They are telling a thousand cities and villages about our new President, the one they are making this minute, down in Washington, for these United States. With his hand lifted up he has just taken his oath, has sworn before God and before his people to serve the destinies of a nation. And now along a hundred thousand miles of wire on dumb wooden poles, a hope, a prayer, a kind of quiet, stern singing of a mighty people goes by. And I am sitting here in my study window wondering what he will be like, what he will think, and what he will believe about us.

What will our new President do with these hundreds of miles of prayer, of crying to God, stretched up to him out of the hills and out of the plains?

Does he really overhear it—that huge, dumb, half-helpless, half-defiant prayer going up past him, out of the eager, hoarse cities, out of the slow, patient fields, to God?

Does he overhear it, I wonder? What does he make out that we are like?

I should think it would sound like music to him.

It would come to seem, I should think, when he is alone with his God (and will he not please be alone with his God sometimes?), like some vast ocean of people singing, a kind of multitudinous, faraway singing, like the wind—ah, how often have I heard the wind like some strange and mighty people in the pine treetops go singing by!

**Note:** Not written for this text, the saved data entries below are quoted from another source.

[config.mk]
export PLATFORM = sky130hd
export DESIGN_NAME = thr_alert
export DESIGN_NICKNAME = d
export VERILOG_FILES = /design/src/rtl/thr_alert_pkg.sv /design/src/rtl/thr_alert_cmp.sv /design/src/rtl/thr_alert_fsm.sv /design/src/rtl/thr_alert.sv
export SDC_FILE = /design/constraint.sdc
export NUM_CORES = 1
export LEC_CHECK = 0
export CORE_AREA = 2 2 43 45
export CTS_CLUSTER_SIZE = 24
export DETAILED_ROUTE_END_ITERATION = 8
export DIE_AREA = 0 0 45 47
export DONT_BUFFER_PORTS = 1
export PLACE_DENSITY = 0.73
export SYNTH_ARGS = -nofsm -noshare
export SYNTH_HDL_FRONTEND = slang
export SYNTH_SLANG_ARGS = --single-unit
export TNS_END_PERCENT = 1
[constraint.sdc]
create_clock -name clk -period 3.8 [get_ports clk]
set_input_delay 0.38 -clock clk [delete_from_list [all_inputs] [get_ports clk]]
set_output_delay 0.38 -clock clk [all_outputs]
set_load 0.05 [all_outputs]
[src/rtl/thr_alert_pkg.sv]
package thr_alert_pkg;
    typedef enum logic {
        ST_QUIET  = 1'b0,
        ST_FIRING = 1'b1
    } alert_st_e;

    typedef struct packed {
        logic hit_hi;
        logic hit_lo;
    } cmp_res_t;
endpackage

[src/rtl/thr_alert_cmp.sv]
module thr_alert_cmp
    import thr_alert_pkg::*;
#(
    parameter int DATA_W = 16
) (
    input  logic signed [DATA_W-1:0] sample,
    input  logic signed [DATA_W-1:0] hi_lim,
    input  logic signed [DATA_W-1:0] lo_lim,
    output cmp_res_t                 res
);
    // Strict signed compares; the high side takes priority if the limits are crossed.
    always_comb begin
        res.hit_hi = (sample > hi_lim);
        res.hit_lo = !res.hit_hi && (sample < lo_lim);
    end
endmodule

[src/rtl/thr_alert_fsm.sv]
module thr_alert_fsm
    import thr_alert_pkg::*;
(
    input  logic     clk,
    input  logic     rst_n,
    input  logic     conv_done,
    input  cmp_res_t cmp,
    input  logic     latch_mode,
    input  logic     clr_read,
    input  logic     clr_won,
    output logic     firing,
    output logic     side_hi
);
    alert_st_e state, nxt;
    logic      hit;
    logic      clr;

    assign hit = conv_done && (cmp.hit_hi || cmp.hit_lo);
    assign clr = latch_mode && (clr_read || clr_won);

    // State register
    always_ff @(posedge clk) begin
        if (!rst_n) state <= ST_QUIET;
        else        state <= nxt;
    end

    // Next state
    always_comb begin
        nxt = state;
        unique case (state)
            ST_QUIET: begin
                if (hit) nxt = ST_FIRING;                  // T_HIT
            end
            ST_FIRING: begin
                if (hit)                   nxt = ST_FIRING; // T_REHIT
                else if (latch_mode && clr) nxt = ST_QUIET; // T_CLEAR
                else if (!latch_mode && conv_done)
                                           nxt = ST_QUIET;  // T_FOLLOW
            end
            default: nxt = ST_QUIET;
        endcase
    end

    // Outputs
    always_ff @(posedge clk) begin
        if (!rst_n)   side_hi <= 1'b0;
        else if (hit) side_hi <= cmp.hit_hi;
    end

    assign firing = (state == ST_FIRING);

    a_r3_sticky_hold: assert property (@(posedge clk) disable iff (!rst_n)
        (latch_mode && firing && !clr_read && !clr_won) |=> firing);

    a_r4_read_clears: assert property (@(posedge clk) disable iff (!rst_n)
        (latch_mode && clr_read && !(conv_done && (cmp.hit_hi || cmp.hit_lo))) |=> !firing);

    a_r5_won_clears: assert property (@(posedge clk) disable iff (!rst_n)
        (latch_mode && clr_won && !(conv_done && (cmp.hit_hi || cmp.hit_lo))) |=> !firing);

    a_r7_hit_wins: assert property (@(posedge clk) disable iff (!rst_n)
        (conv_done && (cmp.hit_hi || cmp.hit_lo)) |=> firing);

    a_r8_side_high: assert property (@(posedge clk) disable iff (!rst_n)
        (conv_done && cmp.hit_hi) |=> side_hi);

    a_r8_side_low: assert property (@(posedge clk) disable iff (!rst_n)
        (conv_done && cmp.hit_lo) |=> !side_hi);

    a_r8_side_kept: assert property (@(posedge clk) disable iff (!rst_n)
        !(conv_done && (cmp.hit_hi || cmp.hit_lo)) |=> $stable(side_hi));

    a_r9_follow_drop: assert property (@(posedge clk) disable iff (!rst_n)
        (!latch_mode && conv_done && !cmp.hit_hi && !cmp.hit_lo) |=> !firing);
endmodule

[src/rtl/thr_alert.sv]
module thr_alert
    import thr_alert_pkg::*;
#(
    parameter int DATA_W = 16
) (
    input  logic              clk,
    input  logic              rst_n,
    input  logic              conv_done,
    input  logic [DATA_W-1:0] conv_result,
    input  logic [DATA_W-1:0] thr_hi,
    input  logic [DATA_W-1:0] thr_lo,
    input  logic              latch_mode,
    input  logic              alert_en,
    input  logic              clr_read,
    input  logic              clr_won,
    output logic              alert_pull,
    output logic              side_hi
);
    cmp_res_t cmp;
    logic     firing;

    thr_alert_cmp #(.DATA_W(DATA_W)) u_cmp (
        .sample (signed'(conv_result)),
        .hi_lim (signed'(thr_hi)),
        .lo_lim (signed'(thr_lo)),
        .res    (cmp)
    );

    thr_alert_fsm u_fsm (
        .clk        (clk),
        .rst_n      (rst_n),
        .conv_done  (conv_done),
        .cmp        (cmp),
        .latch_mode (latch_mode),
        .clr_read   (clr_read),
        .clr_won    (clr_won),
        .firing     (firing),
        .side_hi    (side_hi)
    );

    // Open-drain drive: only pull when enabled
    assign alert_pull = alert_en && firing;

    a_r10_released: assert property (@(posedge clk) disable iff (!rst_n)
        !alert_en |-> !alert_pull);

    a_r1_reset_quiet: assert property (@(posedge clk)
        !rst_n |=> (!alert_pull && !side_hi));
endmodule

==> key figures <==
Final layout
  • Area grow syn2layout: 4.67%
  • Filler cells: 167
  • Layout cells sized above 1: 0.0462
  • Ant diodes: 0
  • Most frequent cells in the layout: 35 x inv_1, 31 x ha_1, 10 x a21oi_1
  • Commonest non-fill, non-tap cell in the layout: inv_1
  • # nets final: 218

Power and ir drop
  • Net Switching: 0.0672 mW
  • Power Total: 0.167 mW
  • Clk network pwr share: 0.293
  • Int Power: 0.0999 mW
  • Combinational power share: 0.526
  • Worst vdd ir: 125 uV
  • Sw Ratio: 0.402
  • Power density over cell area: 170 nW/um2
  • Leakage: 0.584 nW
  • Flop pwr share: 0.181

Clocking
  • CTS H-Tree Depth: 1
  • Hold buffer count at cts: 0
  • Clock Latency Late Sink: 0.22 ns
  • CTS tree: yes
  • Post-CTS Setup Repair Bufs: 0
  • Clock buffer depth: 2
  • CTS resizes: 0
  • CTS sink cnt: 2
  • Clock-pin slew on the worst setup and hold paths: 0.03 ns
  • Clk root buf: clkbuf_4
  • Total CTS buffers: 3

STA
  • Fmax: 589 MHz
  • Final count of pins violating max slew: 0
  • RSZ-0062 raised after global routing: false
  • Clock Skews: 0 ns
  • Number of hold violations in the final report: 0
  • Slew HR: 0.658
  • Worst-Margin Slew: 0.512 ns
  • # setup viols final: 0
  • Setup TNS Final: 0 ns
  • Tmin final: 1.70 ns
  • Tcrit/Tclk final: 0.447

Yosys
  • Adder-Cell Fraction of Synth Area: 0.414
  • Largest family of logic cells by synthesized area: adder cells
  • Yosys cell types: 27
  • Top post-synthesis cells by area: ha_1 41%, inv_1 14%, a21oi_1 5.3%
  • Fraction of registers with async set/reset: 0
  • Number of synthesized register bits: 2
  • Post-synthesis simple-gate area fraction: 0.188
  • Synth area leader: ha_1
  • Synth Area in XOR/XNOR: 0
  • Sequential area share after synthesis: 0.0427
  • Synth Net Count: 213
  • Netlist Area Pre-Place: 937 um2
  • Top FF cell, synth: dfxtp_1
  • Avg Inst Size Synth: 7.38 um2
  • Post-synth EDFFs: 0
  • Cell count after synthesis: 127
  • Yosys warnings: 0
  • Compound-Gate Fraction of Synth Area: 0.215
  • Multiplexer area fraction after synthesis: 0
  • Synth top area share: 0.414

Floorplan
  • Die area: 2120 um2
  • Die X: 45 um
  • Initial core utilization: 0.567
  • Row count: 15
  • # IOs: 57
  • Core Region: 1650 um2
  • Die Y: 47 um

Route
  • WL/cell: 12.9 um
  • Final WL: 1.90 mm
  • Initial DRC Count: 12
  • Drt drc: 0
  • Routed Antenna Nets: 0
  • DRT Pass-1 Iters: 4
  • Via count: 857
  • Vias per cell: 5.83

Setup path
  • CP bufs+invs: 1
  • WP depth: 8
  • Crit path launch type: input pin
  • Critical Path End Type: flop
  • CP Class: input pin to flop
  • R2r endpoint: u_fsm.side_hi
  • R2R setup slack: 2.80 ns
  • Worst stage delay on the critical path: 0.38 ns
  • Crit Reg-Reg Startpoint: u_fsm.side_hi
  • CP endpoint: u_fsm.firing
  • Maximum fanout along the worst path: 4
  • CP delay by family, top: simple AND/OR/NAND/NOR gates
  • Worst-path cell chain: inv_1 > ha_1 > nand3_1 > or3_1 > nor4_2 > o311a_1 > nor2_1 > o211ai_1
  • Worst reg2reg path depth: 2
  • CP required: 3.94 ns
  • Crit path arrival time: 1.84 ns
  • Critical-path top delay cell: or3_1
  • Crit. Startpoint: thr_lo[7]

Min path
  • Hold depth: 2
  • Tightest Hold Check Type: input pin to flop

Run
  • Max-capacitance violation count: 0

GRT
  • First-pass GRT wire length: 3.05 mm
  • Largest net degree at the start of global routing: 5
  • GRT Total Usage: 0.187
  • Vias in the first global route: 853
  • Grt ovf: 0
  • Antenna violations before repair: 0

Placed design
  • DP HPWL: 1.73 mm
  • Port Buf Inserts: 0
  • Gpl congestion: 0.777

Run status
  • Status: complete, no violations
==> kinds of logic (layout without fill, tap and decap cells) <==
family                     after synthesis  after routing
buffers and inverters                   35             38
adders and majority gates               31             31
and+or+nand+nor                         31             31
AOI/OAI and AO/OA                       28             28
DFF                                      2              2
==> layout make-up <==
class	count	area, um2	area share
inverters	35	131	0.134
flip-flops and latches	2	40.0	0.0408
multi-input cells	90	766	0.781
clock buffers	3	22.5	0.0230
well taps	17	21.3	0.0217
==> how the worst min path moves through the flow <==
stage | start | endpoint | slack (ns)
after global routing | rst_n | u_fsm.side_hi | 0.31
after global placement | u_fsm.firing | u_fsm.firing | 0.48
after detailed placement | u_fsm.firing | u_fsm.firing | 0.50
final | rst_n | u_fsm.side_hi | 0.30
after CTS | rst_n | u_fsm.side_hi | 0.30
after floorplan | u_fsm.firing | u_fsm.firing | 0.47
==> sequential cells by signal, indices dropped and copies added (netlist names) <==
register,count
u_fsm.side_hi,1
u_fsm.firing,1
==> per-stage QoR <==
| step | setup WS (ns) | cells | hold WS [ns] | utilization | instance area [um2] |
|---|---|---|---|---|---|
| after CTS | 2.10 | 147 | 0.304 | 0.594 | 981 |
| final | 2.10 | 147 | 0.304 | 0.594 | 981 |
| after global routing | 1.93 | 147 | 0.310 | 0.594 | 981 |
| after floorplan | 2.02 | 127 | 0.465 | - | 937 |
| after global placement | 1.94 | 144 | 0.484 | 0.580 | 958 |
| after detailed placement | 1.89 | 144 | 0.495 | 0.580 | 958 |
==> power by group through the flow <==
stage | sequential [mW] | combinational, mW | clock [mW]
5_1_grt | 0.0306 | 0.104 | 0.0514
2_1_floorplan | 0.0300 | 0.0722 | 0
4_1_cts | 0.0302 | 0.0888 | 0.0488
6_report | 0.0302 | 0.0879 | 0.0490
3_5_place_dp | 0.0305 | 0.0878 | 0
3_3_place_gp | 0.0304 | 0.0849 | 0
==> per-layer routing <==
layer	up-vias	part of all wire	global-route usage
met3	0	0.065	0.00769
li1	450	-	-
met4	0	0	0.0412
met5	-	0	0
met2	39	0.51	0.371
met1	368	0.43	0.221
==> worst reg2reg max path: stages (launching register included) <==
cell and delay, ns:
dfxtp_1 0.63, nand2_1 0.10, o31ai_1 0.19
==> synth_stat cells (2+ instances only) <==
| cell | count |
|---|---|
| inv_1 | 35 |
| ha_1 | 31 |
| a21oi_1 | 10 |
| nand2_1 | 8 |
| nand4_1 | 5 |
| a21o_1 | 4 |
| nand3_1 | 4 |
| o21ai_0 | 4 |
| nor2_1 | 3 |
| dfxtp_1 | 2 |
| nand2b_1 | 2 |
| nand3b_1 | 2 |
| nor4_1 | 2 |
| o21a_1 | 2 |
Note: power is estimated with default switching activity, not from simulation.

I do not see how a President could help growing a little like a poet—down in his heart—as he listens.

If he does, he may do as he will with us.

We will let him be an artist in a nation.

As Winslow Homer takes the sea, as Millet takes the peasants in the fields, as Frank Brangwyn lifts up the labour in the mills and makes it colossal and sublime, the President is an artist, in touching the crowd's imagination with itself—in making a nation self-conscious.